Matt McCord and Eric Swanson cradle their instruments and, with few words of introduction, launch into a frenzy of finger picking. During the course of their 10-minute set, McCord transitions from the acoustic guitar to the banjo, while Swanson switches from the mandolin to the acoustic guitar.
Claps and cheers erupt from the audience after each up-tempo bluegrass tune, and when the final twangs of “Rocky Top” fade, the crowd offers a standing ovation to cap off the performance.
Occasionally called the String Surgeons or The Hamstrings, the two are better known by another descriptor: third-year medical students at the University of Florida. The musicians met after Swanson flipped through the class of 2016 booklet during medical school orientation, glancing at the names and faces of the people who would go from strangers to classmates during four years of medical school.

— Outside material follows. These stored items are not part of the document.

--- config.mk ---
export PLATFORM = sky130hd
export DESIGN_NAME = ram_tx_sequencer
export DESIGN_NICKNAME = d
export VERILOG_FILES = /design/src/rtl/ram_tx_seq_pkg.sv /design/src/rtl/ram_tx_seq_handshake.sv /design/src/rtl/ram_tx_sequencer.sv
export SDC_FILE = /design/constraint.sdc
export NUM_CORES = 1
export LEC_CHECK = 0
export BUFFER_PORTS_ARGS = -buffer_cell sky130_fd_sc_hd__buf_2
export CORE_ASPECT_RATIO = 1.75
export CORE_MARGIN = 10
export CORE_UTILIZATION = 30
export CTS_CLUSTER_SIZE = 28
export DETAILED_ROUTE_END_ITERATION = 10
export MAX_ROUTING_LAYER = met4
export PLACE_DENSITY = 0.54
export SLEW_MARGIN = 30
export SYNTH_ARGS = -nofsm -noshare
export SYNTH_HDL_FRONTEND = slang
export SYNTH_SLANG_ARGS = --single-unit
--- constraint.sdc ---
create_clock -name clk -period 2.9 [get_ports clk]
set_clock_uncertainty 0.05 [all_clocks]
set_input_delay 0.145 -clock clk [delete_from_list [all_inputs] [get_ports clk]]
set_output_delay 0.145 -clock clk [all_outputs]
set_load 0.02 [all_outputs]
--- src/rtl/ram_tx_seq_pkg.sv ---
`default_nettype none
// ============================================================================
// Module      : ram_tx_seq_pkg
// Description : Shared state encoding and limits for the RAM-to-UART sequencer.
// Revision    : 1.0 - initial release
// ============================================================================
package ram_tx_seq_pkg;

    localparam int RD_LAT_MAX = 4;

    typedef enum logic [2:0] {
        ST_IDLE      = 3'd0,
        ST_READ      = 3'd1,
        ST_WAIT_DATA = 3'd2,
        ST_ISSUE     = 3'd3,
        ST_WAIT_ACK  = 3'd4,
        ST_WAIT_TX   = 3'd5
    } seq_state_e;

endpackage
`default_nettype wire

--- src/rtl/ram_tx_seq_handshake.sv ---
`default_nettype none
// ============================================================================
// Module      : ram_tx_seq_handshake
// Description : tx_start/tx_busy handshake with the UART (ISSUE, WAIT_ACK,
//               WAIT_TX); returns the next handshake state and a byte-done flag.
// Revision    : 1.0 - initial release
// ============================================================================
module ram_tx_seq_handshake
    import ram_tx_seq_pkg::*;
(
    input  logic       clk,
    input  logic       rst_n,
    input  seq_state_e i_state,
    input  logic       i_launch,
    input  logic       i_tx_busy,
    output seq_state_e o_state_d,
    output logic       o_byte_done,
    output logic       o_tx_start
);

    logic r_tx_start_q;
    logic w_tx_start_d;

    // When the UART is already idle at capture time the request is issued
    // straight away, so the tx_start cycle is spent in WAIT_ACK.
    always_comb begin
        o_state_d    = i_state;
        o_byte_done  = 1'b0;
        w_tx_start_d = 1'b0;
        case (i_state)
            ST_WAIT_DATA, ST_ISSUE: begin
                if ((i_state == ST_ISSUE) || i_launch) begin
                    if (!i_tx_busy) begin
                        w_tx_start_d = 1'b1;
                        o_state_d    = ST_WAIT_ACK;
                    end else begin
                        o_state_d    = ST_ISSUE;
                    end
                end
            end
            ST_WAIT_ACK: begin
                if (i_tx_busy) begin
                    o_state_d = ST_WAIT_TX;
                end
            end
            ST_WAIT_TX: begin
                o_byte_done = !i_tx_busy;
            end
            default: begin
                o_state_d = i_state;
            end
        endcase
    end

    always_ff @(posedge clk) begin
        if (!rst_n) begin
            r_tx_start_q <= 1'b0;
        end else begin
            r_tx_start_q <= w_tx_start_d;
        end
    end

    assign o_tx_start = r_tx_start_q;

endmodule
`default_nettype wire

--- src/rtl/ram_tx_sequencer.sv ---
`default_nettype none
// ============================================================================
// Module      : ram_tx_sequencer
// Description : Reads len bytes from a synchronous RAM and feeds them one at a
//               time to a UART transmitter. Optional looping: RAM_TX_SEQ_LOOP_EN.
// Revision    : 1.0 - initial release
// ============================================================================
module ram_tx_sequencer
    import ram_tx_seq_pkg::*;
#(
    parameter int ADDR_W = 8,
    parameter int DATA_W = 8,
    parameter int LEN_W  = ADDR_W + 1,
    parameter int RD_LAT = 1
) (
    input  logic              clk,
    input  logic              rst_n,
    input  logic              start,
    input  logic [ADDR_W-1:0] start_addr,
    input  logic [LEN_W-1:0]  len,
    input  logic              abort,
    input  logic              loop_en,
    output logic              ram_rd_en,
    output logic [ADDR_W-1:0] ram_addr,
    input  logic [DATA_W-1:0] ram_rd_data,
    output logic [DATA_W-1:0] tx_data,
    output logic              tx_start,
    input  logic              tx_busy,
    output logic              busy,
    output logic              done,
    output logic              aborted
);

    localparam int         c_LAT_EFF  = (RD_LAT > RD_LAT_MAX) ? RD_LAT_MAX :
                                        ((RD_LAT < 1) ? 1 : RD_LAT);
    localparam logic [1:0] c_LAT_LAST = 2'(c_LAT_EFF - 1);

    seq_state_e        r_state_q, w_state_d, w_hs_state_d;
    logic [ADDR_W-1:0] r_addr_q, w_addr_d;
    logic [LEN_W-1:0]  r_rem_q, w_rem_d;
    logic [1:0]        r_lat_q, w_lat_d;
    logic [DATA_W-1:0] r_data_q, w_data_d;
    logic              r_abort_q, w_abort_d;
    logic              r_rd_en_q, w_rd_en_d;
    logic              r_busy_q, w_busy_d;
    logic              r_done_q, w_done_d;
    logic              r_aborted_q, w_aborted_d;
    logic              w_abort_any, w_capture, w_launch, w_byte_done;

`ifdef RAM_TX_SEQ_LOOP_EN
    logic [ADDR_W-1:0] r_base_addr_q, w_base_addr_d;
    logic [LEN_W-1:0]  r_base_len_q, w_base_len_d;
`else
    logic w_unused_loop_en;
    assign w_unused_loop_en = loop_en;
`endif

    assign w_abort_any = r_abort_q | abort;
    assign w_capture   = (r_state_q == ST_WAIT_DATA) && (r_lat_q == c_LAT_LAST);
    assign w_launch    = w_capture & ~w_abort_any;

    ram_tx_seq_handshake u_handshake (
        .clk         (clk),
        .rst_n       (rst_n),
        .i_state     (r_state_q),
        .i_launch    (w_launch),
        .i_tx_busy   (tx_busy),
        .o_state_d   (w_hs_state_d),
        .o_byte_done (w_byte_done),
        .o_tx_start  (tx_start)
    );

    always_comb begin
        w_state_d   = r_state_q;
        w_addr_d    = r_addr_q;
        w_rem_d     = r_rem_q;
        w_lat_d     = r_lat_q;
        w_data_d    = r_data_q;
        w_abort_d   = (r_state_q == ST_IDLE) ? r_abort_q : w_abort_any;
        w_aborted_d = r_aborted_q;
        w_done_d    = 1'b0;
`ifdef RAM_TX_SEQ_LOOP_EN
        w_base_addr_d = r_base_addr_q;
        w_base_len_d  = r_base_len_q;
`endif
        case (r_state_q)
            ST_IDLE: begin
                if (start) begin
                    w_addr_d    = start_addr;
                    w_rem_d     = len;
                    w_abort_d   = 1'b0;
                    w_aborted_d = 1'b0;
`ifdef RAM_TX_SEQ_LOOP_EN
                    w_base_addr_d = start_addr;
                    w_base_len_d  = len;
`endif
                    if (len == '0) begin
                        w_done_d  = 1'b1;
                    end else begin
                        w_state_d = ST_READ;
                    end
                end
            end
            ST_READ: begin
                w_lat_d   = 2'd0;
                w_state_d = ST_WAIT_DATA;
            end
            ST_WAIT_DATA: begin
                if (!w_capture) begin
                    w_lat_d = r_lat_q + 2'd1;
                end else if (w_abort_any) begin
                    // The read completes but its byte is dropped.
                    w_state_d   = ST_IDLE;
                    w_done_d    = 1'b1;
                    w_aborted_d = 1'b1;
                end else begin
                    w_data_d  = ram_rd_data;
                    w_state_d = w_hs_state_d;
                end
            end
            ST_ISSUE, ST_WAIT_ACK: begin
                w_state_d = w_hs_state_d;
            end
            ST_WAIT_TX: begin
                if (w_byte_done) begin
                    w_addr_d = r_addr_q + ADDR_W'(1);
                    w_rem_d  = r_rem_q - LEN_W'(1);
                    if ((r_rem_q == LEN_W'(1)) || w_abort_any) begin
                        w_done_d    = 1'b1;
                        w_aborted_d = w_abort_any;
                        w_state_d   = ST_IDLE;
`ifdef RAM_TX_SEQ_LOOP_EN
                        if (loop_en && !w_abort_any) begin
                            w_addr_d  = r_base_addr_q;
                            w_rem_d   = r_base_len_q;
                            w_state_d = ST_READ;
                        end
`endif
                    end else begin
                        w_state_d = ST_READ;
                    end
                end
            end
            default: begin
                w_state_d = ST_IDLE;
            end
        endcase
        w_rd_en_d = (w_state_d == ST_READ);
        w_busy_d  = (w_state_d != ST_IDLE);
    end

    always_ff @(posedge clk) begin
        if (!rst_n) begin
            r_state_q   <= ST_IDLE;
            r_addr_q    <= '0;
            r_rem_q     <= '0;
            r_lat_q     <= '0;
            r_data_q    <= '0;
            r_abort_q   <= 1'b0;
            r_rd_en_q   <= 1'b0;
            r_busy_q    <= 1'b0;
            r_done_q    <= 1'b0;
            r_aborted_q <= 1'b0;
        end else begin
            r_state_q   <= w_state_d;
            r_addr_q    <= w_addr_d;
            r_rem_q     <= w_rem_d;
            r_lat_q     <= w_lat_d;
            r_data_q    <= w_data_d;
            r_abort_q   <= w_abort_d;
            r_rd_en_q   <= w_rd_en_d;
            r_busy_q    <= w_busy_d;
            r_done_q    <= w_done_d;
            r_aborted_q <= w_aborted_d;
        end
    end

`ifdef RAM_TX_SEQ_LOOP_EN
    always_ff @(posedge clk) begin
        if (!rst_n) begin
            r_base_addr_q <= '0;
            r_base_len_q  <= '0;
        end else begin
            r_base_addr_q <= w_base_addr_d;
            r_base_len_q  <= w_base_len_d;
        end
    end
`endif

    assign ram_rd_en = r_rd_en_q;
    assign ram_addr  = r_addr_q;
    assign tx_data   = r_data_q;
    assign busy      = r_busy_q;
    assign done      = r_done_q;
    assign aborted   = r_aborted_q;

endmodule
`default_nettype wire

Word level (Yosys, flattened, before mapping). Index checks and enable logic that the tools add are counted.

Flip-flop bits (word level): 36. Input bits: 31. Output and inout port bits: 21. Word-level logic and storage cells: 85.

Add/sub/neg operators: 3. Equality and inequality tests: 13. Multiplexer cells: 37. Bitwise logic cells: 3. Reduce and logical (&&, ||, !) cells: 18.

Operator list (count): $mux 3 (8); $mux 9 (2); $pmux 9 s2 (1); $mux 1 (17); $mux 8 (2); $pmux 8 s2 (1); $pmux 3 s5 (1); $ne 2x2->1 const B (5); $eq 9x1->1 const B (1); $logic_not 9->1 (1); $reduce_and 3->1 (3); $sub 9x1->9 const B (1); $add 8x1->8 const B (1); $eq 3x1->1 const B (2); $eq 3x2->1 const B (2); $eq 3x3->1 const B (2); $pmux 1 s3 (2); $pmux 3 s2 (1); $reduce_and 6->1 (1); $reduce_bool 3->1 (2); $pmux 2 s2 (1); $reduce_bool 2->1 (2); $reduce_or 2->1 (2); $logic_not 3->1 (1); other kinds (11) (12).

Depth between registers and ports, before layout.
Depth after elaboration: 10. Gate-level depth with buffers: 8. Mapped depth without buffers: 7.

By module. A second synthesis with hierarchy kept.

Cells, all modules: 262. Area, all modules: 2028.2 sq um.

By module, submodules not included: ram_tx_sequencer (instances 1, cells each 251, area each 1928.1 sq um, sequential area each 700.7 sq um); ram_tx_seq_handshake (instances 1, cells each 11, area each 100.1 sq um, sequential area each 20.0 sq um).

Least setup slack after synthesis. No wires, ideal clock.

Path kind: register -> register. Start point: register r_rem_q[0]. End point: register r_rem_q[6]. Library setup time: 70 ps. Data arrival time: 1601 ps. Required time: 2780 ps. Slack: 1179 ps. Stages on the path, launching flop included: 8. Path buffers: 0. Period minus slack after synthesis: 1721 ps. Cell sequence: dfxtp_1 > inv_1 > ha_1 > or3b_1 > or3_1 > a21oi_1 > o21ai_0 > a21oi_1.

Longest elaborated chain between the ends: 3.

Ends and longest elaborated chain: start: declaration (RTL line ram_tx_sequencer.sv:40) `logic [LEN_W-1:0] r_rem_q, w_rem_d;`; start signal: assignment (RTL line ram_tx_sequencer.sv:167) `r_rem_q <= w_rem_d;`; $sub 9x1->9 (RTL line ram_tx_sequencer.sv:127) `w_rem_d = r_rem_q - LEN_W'(1);`; $mux 9 (RTL line ram_tx_sequencer.sv:125) `if (w_byte_done) begin`; $pmux 9 s2 (RTL line ram_tx_sequencer.sv:86) `case (r_state_q)`.

No other way between the ends. The select of a mux whose other input is x is not followed. A chain may end at the register's enable or synchronous reset.

Worst setup path in the final report.
Start point: register r_state_q[0]. End point: register r_addr_q[3], in the netlist ram_addr[3].

Longest elaborated chain between the ends: 4. Elaborated cells on any way between the ends: 8. Classes of those cells: eq/ne: 3; mux: 2; reduce/logical: 3.

Ends and longest elaborated chain: start: declaration (RTL line ram_tx_sequencer.sv:38) `seq_state_e r_state_q, w_state_d, w_hs_state_d;`; start signal: assignment (RTL line ram_tx_sequencer.sv:165) `r_state_q <= w_state_d;`; $eq 3x3->1 (RTL line ram_tx_seq_handshake.sv:30, ram_tx_sequencer.sv:86); $mux 1 (RTL line ram_tx_seq_handshake.sv:30) `case (i_state)`; $ne 2x1->1 (no line); $reduce_and 3->1 (no line); end signal: assignment (RTL line ram_tx_sequencer.sv:166) `r_addr_q <= w_addr_d;`; end: declaration (RTL line ram_tx_sequencer.sv:39) `logic [ADDR_W-1:0] r_addr_q, w_addr_d;`.

Several ways; a longest one is shown, not always the timed one.

==> results.json <==
{
  "clock_latency_ns": 0.28,
  "syn-instance-count": 255,
  "drcViolationCount": 0,
  "postCtsSetupRepairBufs": 0,
  "wl_um": 5690,
  "routabilityCongestion": 0.790,
  "path_max_fanout": 17,
  "fin_ws_ns": 0.859,
  "port_buffers": 50,
  "cts-root-buf": "clkbuf_16",
  "layout_commonest_cell": "buf_2",
  "path_delay_family": "simple AND/OR/NAND/NOR gates",
  "io_pins": 52,
  "yosysTopAreaCell": "dfxtp_1",
  "grt_pass1_vias": 1926,
  "slowest_delay_ns": 0.65,
  "seqCellArea_sq_um": 721,
  "synth.area.top_cells": "dfxtp_1 37%, nor2_1 6.9%, a21oi_1 6.1%, o21ai_0 5.3%, mux2i_1 4.1%",
  "crit_required_ns": 3.07,
  "grt.total_usage_pct": 11.7,
  "hold_buffers": 0,
  "final_cell_mix": "50 x buf_2, 36 x nor2_1, 36 x dfxtp_1",
  "wl_met1_um": 2250,
  "max-vdd-ir-drop_v": 0.000240,
  "synth_nets": 290,
  "fp-row-count": 39,
  "yosysUniqueCellTypes": 49,
  "power_mw": 1.33,
  "fin_nets": 333,
  "hold_path_class": "in2reg",
  "avgSynthCellArea_sq_um": 7.71,
  "seq_area_frac_synth_pct": 36.7,
  "crit_slowest_cell": "dfxtp_1",
  "leakagePower_nw": 1.08,
  "highest_layer": "met4",
  "period_minus_slack_ns": 2.04,
  "critPathCaptureType": "flip-flop",
  "antenna_cells": 0,
  "cts_max_level": 2,
  "crit_type": "reg2reg",
  "wl_met3_um": 150,
  "gr-total-overflow": 0,
  "cts.repair.resized": 0,
  "antenna_left": 0,
  "worstMarginPinSlew_ns": 0.701,
  "synth_ff_type": "dfxtp_1",
  "max_freq_mhz": 490,
  "syn_to_final_growth_pct": 22.7,
  "cts_tree": "built",
  "die_h_um": 127,
  "core-area_sq_um": 6440,
  "async_reset_ff_share_pct": 0,
  "crit_chain": "nand3b_1 -> buf_4 -> or3_1 -> a21oi_1 -> a21oi_1 -> nor2_1",
  "worstPathBufferInverterCount": 1,
  "maxSlewViolCount": 0,
  "fin_crit_sh_pct": 70.4,
  "yosysTopAreaCellShare_pct": 36.7,
  "wl_met2_um": 3200,
  "cp.arrival_ns": 2.21,
  "via_per_inst": 5.18,
  "drt_iter0_markers": 142,
  "max_cap_violations": 0,
  "start_util_pct": 30.5,
  "status": "finished, final reports clean",
  "clock_sinks": 36,
  "multi_input_area_sq_um": 1140,
  "cts_made_buffers": 5,
  "rsz0062_at_grt": "false",
  "cts.reportedPaths.clkPinSlew_ns": 0.06,
  "setup-tns-final_ns": 0,
  "first_pass_iters": 4,
  "critPathMostFrequentCell": "a21oi_1",
  "fin_util_pct": 37.4,
  "antenna_found_initial": 0,
  "synth_enable_flop_cells": 0,
  "grt_max_degree": 21,
  "die_area_sq_um": 10300,
  "final_layout_size_suffix_gt1_share_pct": 22.4,
  "powerDensity_nw_per_um2": 550,
  "pre_cts_ws_ns": 0.875,
  "routedWlPerCell_um": 14.9,
  "startpoint_type": "flip-flop",
  "cts_max_path_buffers": 2,
  "fill_cells": 736,
  "grt_pass1_wl_um": 9450,
  "slew_headroom_pct": 53.2,
  "die_w_um": 81.2,
  "ys_seq_elements": 36,
  "syn_area_sq_um": 1970,
  "finalSetupViolations": 0,
  "yosys_warnings": 0,
  "dr_total_vias": 1973,
  "dp_hpwl_um": 4280,
  "hold_viol_final": 0
}
## flip-flops by register name (all words and copies together) (netlist names), 2 cells and up
signal / cells
ram_addr: 8
r_lat_q: 2
r_state_q: 3
r_rem_q: 9
tx_data: 8
## worst min-delay path, cell delays in order
cell and delay, ns:
buf_2 0.07, mux2i_1 0.05, nor2_1 0.07
## worst paths after layout
kind | from | to | slack, ns | cells past startpoint
min | ram_rd_data[5] | tx_data[5] | 0.04 | 3
min reg2reg | r_rem_q[1] | r_rem_q[1] | 0.43 | 2
max reg2reg | r_state_q[0] | ram_addr[3] | 0.86 | 6
max | r_state_q[0] | ram_addr[3] | 0.86 | 6
## cells in the mapped netlist (2+ instances only)
library cell and count:
a31oi_1 3, inv_1 7, nand4_1 4, nor2_1 36, nor3_1 6, nor4_1 5
a21o_1 3, and2_1 5, or3_1 3, ha_1 4, nand2_1 20, buf_2 10
o22ai_1 2, nor2b_1 2, a211oi_1 2, a22oi_1 5, a21oi_1 24, clkbuf_1 7
and3b_1 2, mux2i_1 8, nand3b_1 3, nor3b_1 2, dfxtp_1 36, nand3_1 6
and3_1 4, nand2b_1 2, o21ai_0 21, or3b_1 2
## layer usage
metal	up-vias	GRT usage, %
met5	-	-
met4	0	4.30
met3	6	1.69
met2	40	21.0
met1	928	12.3
li1	999	-
## metrics by stage
| step | hold WS, ns | instances | area (sq um) |
|---|---|---|---|
| 3_3_place_gp | 0.326 | 373 | 2270 |
| 4_1_cts | 0.0417 | 381 | 2410 |
| 3_5_place_dp | 0.333 | 373 | 2270 |
| 6_report | 0.0401 | 381 | 2410 |
| 5_1_grt | 0.0529 | 381 | 2410 |
| 2_1_floorplan | 0.233 | 255 | 1970 |
## report_power, final
part / leakage, nW / switching (mW) / internal (mW) / total [mW]
clock: 0.0736 / 0.215 / 0.316 / 0.531
combinational: 0.707 / 0.134 / 0.0956 / 0.230
sequential: 0.294 / 0.0377 / 0.528 / 0.566
total: 1.08 / 0.387 / 0.940 / 1.33
## area by class of cell
type                       instances  share of cell area (%)
inverter                           7                    1.09
timing repair buffer              54                    11.6
sequential                        36                    29.9
clock inverter                     3                   0.778
clock buffer                       5                    5.19
multi-input combinational        194                    47.2
tap                               82                    4.26
## cell families after synthesis
kind of cell / Yosys count / share of synthesized area, %
AND/OR/NAND/NOR: 106 / 27.3
AO/OA/AOI/OAI: 76 / 23.9
flip-flops: 36 / 36.7
buffers and inverters: 25 / 5.47
multiplexers: 8 / 4.07
adder cells (fa/ha/maj): 4 / 2.55
No activity file was read; power rests on OpenSTA's default activity.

As he skimmed the hometowns and interests of his fellow first-year students, his eyes locked on the word “banjo.”
“I thought, ‘There’s no way some other medical student in my class actually plays bluegrass music!’” Swanson said. “At the beginning of first year we met up and decided to play sometime.”
Their first gig — in the Maren Room at the UF College of Medicine — sparked their involvement with Medstock, an annual concert that showcases the talents of UF College of Medicine students while raising money for health outreach trips. They landed a spot in the 2013 lineup and helped organize the event as second-year students.
Watch Eric and Matt perform a bluegrass tune
For McCord and Swanson, playing bluegrass music provides a creative outlet and a brief respite from studying. They also admit the benefits spill over into their education.
“When you’re learning a new song or even a new lick on an instrument … the best way to learn it is to play it over and over again until eventually it gets burned into your motor memory,” McCord said. “And ideally that’s the same principle that will allow you to learn any type of new material and specifically what we’re studying in medical school — repetition and practice.”
He said he has always gravitated toward tasks that require hand-eye coordination and fine motor skills — such as playing the banjo — which is why he is drawn to the field of surgery.
Similarly, Swanson said playing an instrument requires manual dexterity, which will come in handy if he pursues a procedural specialty such as anesthesiology, surgery or emergency medicine.
They each try to squeeze music into their medical school schedules, but the roots of their involvement in bluegrass were planted long before they dreamed of becoming doctors.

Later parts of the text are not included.